• EXERCISE
Copy the lines exactly. Begin at the first line of the data and stop after the line with "No activity file".

• EXERCISE DATA

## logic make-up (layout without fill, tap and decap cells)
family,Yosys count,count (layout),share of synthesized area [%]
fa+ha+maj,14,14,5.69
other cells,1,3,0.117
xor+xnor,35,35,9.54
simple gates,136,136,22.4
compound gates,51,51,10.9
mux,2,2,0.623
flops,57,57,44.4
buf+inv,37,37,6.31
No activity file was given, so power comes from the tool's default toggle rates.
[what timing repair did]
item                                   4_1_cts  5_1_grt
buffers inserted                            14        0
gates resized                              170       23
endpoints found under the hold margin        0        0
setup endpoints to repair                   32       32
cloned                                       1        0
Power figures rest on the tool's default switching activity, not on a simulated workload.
==> flow/design.v <==
module Alu(
    input wire[32 - 1:0] aluParam1,
    input wire[32 - 1:0] aluParam2,
    input wire[4 - 1:0] aluOpt,
    output reg[32 - 1:0] aluRes
);
    always @ (*) begin
        case (aluOpt)
            4'b0011: aluRes = aluParam1 + aluParam2;
            4'b0100: aluRes = aluParam2 - aluParam1;
            default: aluRes = 32'b0;
        endcase
    end
endmodule
==> flow/run.sh <==
#!/bin/bash
# OpenROAD 26Q1-2900-gdf79404cd8, Yosys 0.63+post, stock flow scripts
make -C /OpenROAD-flow-scripts/flow DESIGN_CONFIG=/design/flow/config.mk WORK_HOME=/design/flow/orfs finish
==> flow/config.mk <==
export PLATFORM = sky130hd
export DESIGN_NAME = Alu
export DESIGN_NICKNAME = Alu
export VERILOG_FILES = /design/flow/design.v
export SDC_FILE = /design/flow/constraint.sdc
export NUM_CORES = 4
export LEC_CHECK = 1
export CORE_AREA = 10 10 106 106
export DIE_AREA = 0 0 116 116
==> flow/constraint.sdc <==
current_design Alu

set clk_period 24.8
set clk_io_pct 0.2

create_clock -name clk0 -period $clk_period

set non_clock_inputs [all_inputs -no_clocks]
set_input_delay [expr $clk_period * $clk_io_pct] -clock clk0 $non_clock_inputs
set_output_delay [expr $clk_period * $clk_io_pct] -clock clk0 [all_outputs]
===== flow/design.v =====
module one_bit_full_adder (
    output res, cout,
    input a, b, cin
);
    wire na, nb, ncin;  
    assign na = ~a;
    assign nb = ~b;
    assign ncin = ~cin;
    assign res = ((cin & na & nb) | (ncin & a & nb) | (ncin & na & b) | (cin & a & b));
    assign cout = ((cin & a) | (cin & b) | (a & b));
endmodule
module eight_bit_adder (
    res, cout,
    a, b, cin
);
    input [7:0] a, b;  
    output [7:0] res;  
    wire [6:0] carry;  
    input cin;  
    output cout;  
    one_bit_full_adder adder0(res[0], carry[0], a[0], b[0], cin);
    one_bit_full_adder adder1(res[1], carry[1], a[1], b[1], carry[0]);
    one_bit_full_adder adder2(res[2], carry[2], a[2], b[2], carry[1]);
    one_bit_full_adder adder3(res[3], carry[3], a[3], b[3], carry[2]);
    one_bit_full_adder adder4(res[4], carry[4], a[4], b[4], carry[3]);
    one_bit_full_adder adder5(res[5], carry[5], a[5], b[5], carry[4]);
    one_bit_full_adder adder6(res[6], carry[6], a[6], b[6], carry[5]);
    one_bit_full_adder adder7(res[7], cout, a[7], b[7], carry[6]);
endmodule

===== flow/run.sh =====
#!/bin/bash
# OpenROAD 26Q1-2900-gdf79404cd8, Yosys 0.63+post, stock flow scripts
make -C /OpenROAD-flow-scripts/flow DESIGN_CONFIG=/design/flow/config.mk WORK_HOME=/design/flow/orfs finish

===== flow/config.mk =====
export PLATFORM = sky130hd
export DESIGN_NAME = eight_bit_adder
export DESIGN_NICKNAME = eight_bit_adder
export VERILOG_FILES = /design/flow/design.v
export SDC_FILE = /design/flow/constraint.sdc
export NUM_CORES = 4
export LEC_CHECK = 1
export CORE_AREA = 10 10 70 70
export DIE_AREA = 0 0 80 80

===== flow/constraint.sdc =====
current_design eight_bit_adder

set clk_period 7.9
set clk_io_pct 0.2

create_clock -name clk0 -period $clk_period

set non_clock_inputs [all_inputs -no_clocks]
set_input_delay [expr $clk_period * $clk_io_pct] -clock clk0 $non_clock_inputs
set_output_delay [expr $clk_period * $clk_io_pct] -clock clk0 [all_outputs]

==> out/qor_table.md <==
| Parameter | Value |
|:---|:---|
| Fill cell count | 399 |
| Pwr Total | 0.03390 mW |
| Sequential element share of the synthesized area | 0 |
| Headroom to the max-slew limit | 0.9356 |
| Launching element type of the critical path | input port |
| Area of the die | 6400 um2 |
| Total vias in the final route | 207 |
| Share of layout cells above drive strength 1 | 0 |
| Maximum number of pins on one net before global-route repair | 2 |
| Worst VDD drop | 0.00002287 V |
| Total I/O pin count | 26 |
| Data required time at the worst endpoint | 6.32 ns |
| Peak fanout along the critical path | 1 |
| Final Hold Viols | 0 |
| Post-cts resize count | 0 |
| Total core area | 3416 um2 |
| Cell area after technology mapping | 257.7 um2 |
| Total power divided by cell area | 65.77 nW/um2 |
| Die height | 80 um |
| Detail-routed via count per cell | 2.300 |
| Initial standard-cell utilization of the core | 0.07546 |
| Class of the tightest hold or removal check | input port to primary output |
| Flop count | 0 |
| Yosys cell types | 3 |
| Reported leakage power | 0.2134 nW |
| Worst Path Class, Setup | input port to primary output |
| Port Buf Inserts | 26 |
| Final period demand of the worst path | 7.167 ns |
| Unrepaired setup endpoints after global routing | no |
| Cell total in the yosys stat output | 26 |
| Total of max-cap violations | 0 |
| Initial antenna violation count | 0 |
| Width of the chip | 80 um |
| Nature of the critical path endpoint | primary output |
| Cell with the most instances after synthesis | sky130_fd_sc_hd__inv_1 |
| Share of the synthesized area in the top cell type | 0.6214 |
| Number of diodes added for antenna fixing | 0 |
| Portion of the clock cycle consumed by the worst path in the final layout | 0.9072 |
| Cell types occupying the most area after synthesis | sky130_fd_sc_hd__fa_1 62%, sky130_fd_sc_hd__buf_4 23%, sky130_fd_sc_hd__inv_1 15% |
| Footprint of the flip-flops and latches | 0 um2 |
| DPL Wire Length | 740.1 um |
| Synth cell count leaders | 10 x sky130_fd_sc_hd__inv_1, 8 x sky130_fd_sc_hd__buf_4, 8 x sky130_fd_sc_hd__fa_1 |
| Post-DR wirelength/cell | 8.189 um |
| Critical path startpoint | a[0] |
| Post-synthesis area per instance | 9.913 um2 |
| Setup TNS after final layout | 0 ns |
| Post-CTS Repair Setup Buffers | 0 |
| Status | completed |
| Placer congestion estimate | 0.8487 |
| Remaining routing DRC violations | 0 |
| Final Max-Slew Violation Tally | 0 |
| Highest clock frequency the design can meet | 0.1395 GHz |
| Vias in the first global route | 241 |
| Synth Warn # | 0 |
| Combined area of the multi-input logic cells | 160.2 um2 |
| Synthesized chip area reported by yosys | 257.7 um2 |
| Count of final setup violators | 0 |
| Total of hold buffers inserted after clock tree synthesis | 0 |
| FP Rows | 21 |
| Antenna-violating nets left | 0 |
| DR iter-0 viols | 0 |
| Global-route wire length before repair | 1110 um |
| Wirelength, routed | 737 um |
| Stage-log warning count | 32 |
| WP data arrival | 5.59 ns |
| Number of instances in the synthesized netlist | 26 |
| Grt total ovfl | 0 |
| Iteration count of the initial detailed-routing pass | 1 |
| Worst Max-Slew Pin Slew | 0.09627 ns |
| Area delta synth->final | 100.0% |
| Post-synth top area cell | sky130_fd_sc_hd__fa_1 |
| Overall fraction of global-route tracks in use | 0.02190 |
| Launch instance of the worst min-delay path | cin |
| CLK BUF | 0 |
per-stage QoR:
step	instance area [um2]	std cells	util	setup WS (ns)	hold slack [ns]
final	515.5	90	0.1509	0.7329	4.197
after global routing	515.5	90	0.1509	0.5062	4.266
after CTS	515.5	90	0.1509	0.6992	4.217
after detailed placement	515.5	90	0.1509	0.7157	4.217
after global placement	515.5	90	0.1509	0.7274	4.216
after floorplan	257.7	26	-	1.644	3.377
final cells by class:
type               instances  area share
well taps                 46      0.1117
multi-input cells          8      0.3107
inverters                 10     0.07282
repair buffers            26      0.5049
path summary, 6_finish.rpt:
path | to | slack, ns | cells past startpoint
min | res[0] | 4.20 | 5
max | res[7] | 0.73 | 14
kinds of logic after synthesis:
kind of cell / synth area share
fa+ha+maj: 0.6213
buf+inv: 0.3787
cell usage in the layout (no fill, tap or decap):
cell type	n
sky130_fd_sc_hd__clkdlybuf4s50_1	26
sky130_fd_sc_hd__fa_1	8
sky130_fd_sc_hd__inv_1	10
worst max-delay path, stage by stage:
cell                              delay (ns)
sky130_fd_sc_hd__clkdlybuf4s50_1        0.40
sky130_fd_sc_hd__inv_1                  0.08
sky130_fd_sc_hd__fa_1                   0.17
sky130_fd_sc_hd__inv_1                  0.05
sky130_fd_sc_hd__fa_1                   0.37
sky130_fd_sc_hd__fa_1                   0.38
sky130_fd_sc_hd__fa_1                   0.41
sky130_fd_sc_hd__fa_1                   0.39
sky130_fd_sc_hd__fa_1                   0.39
sky130_fd_sc_hd__fa_1                   0.37
sky130_fd_sc_hd__inv_1                  0.08
sky130_fd_sc_hd__fa_1                   0.40
sky130_fd_sc_hd__inv_1                  0.06
sky130_fd_sc_hd__clkdlybuf4s50_1        0.46
per-layer routing:
| metal | up-vias | part of all wire | track usage | wire length [um] |
|---|---|---|---|---|
| li1 | 96 | - | - | - |
| met1 | 86 | 0.45 | 0.02772 | 328 |
| met2 | 25 | 0.25 | 0.02408 | 182 |
| met3 | 0 | 0.31 | 0.02614 | 227 |
| met4 | 0 | 0 | 0 | 0 |
| met5 | - | 0 | 0 | 0 |
report_power, final:
part | switching, mW | internal, mW | leakage (nW)
Combinational | 0.00872 | 0.0252 | 0.213
Clock | 0 | 0 | 0
Sequential | 0 | 0 | 0
Total | 0.00872 | 0.0252 | 0.213
Power figures rest on the tool's default switching activity, not on a simulated workload.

• OUTPUT FOR THIS EXERCISE
## logic make-up (layout without fill, tap and decap cells)
family,Yosys count,count (layout),share of synthesized area [%]
fa+ha+maj,14,14,5.69
other cells,1,3,0.117
xor+xnor,35,35,9.54
simple gates,136,136,22.4
compound gates,51,51,10.9
mux,2,2,0.623
flops,57,57,44.4
buf+inv,37,37,6.31
No activity file was given, so power comes from the tool's default toggle rates.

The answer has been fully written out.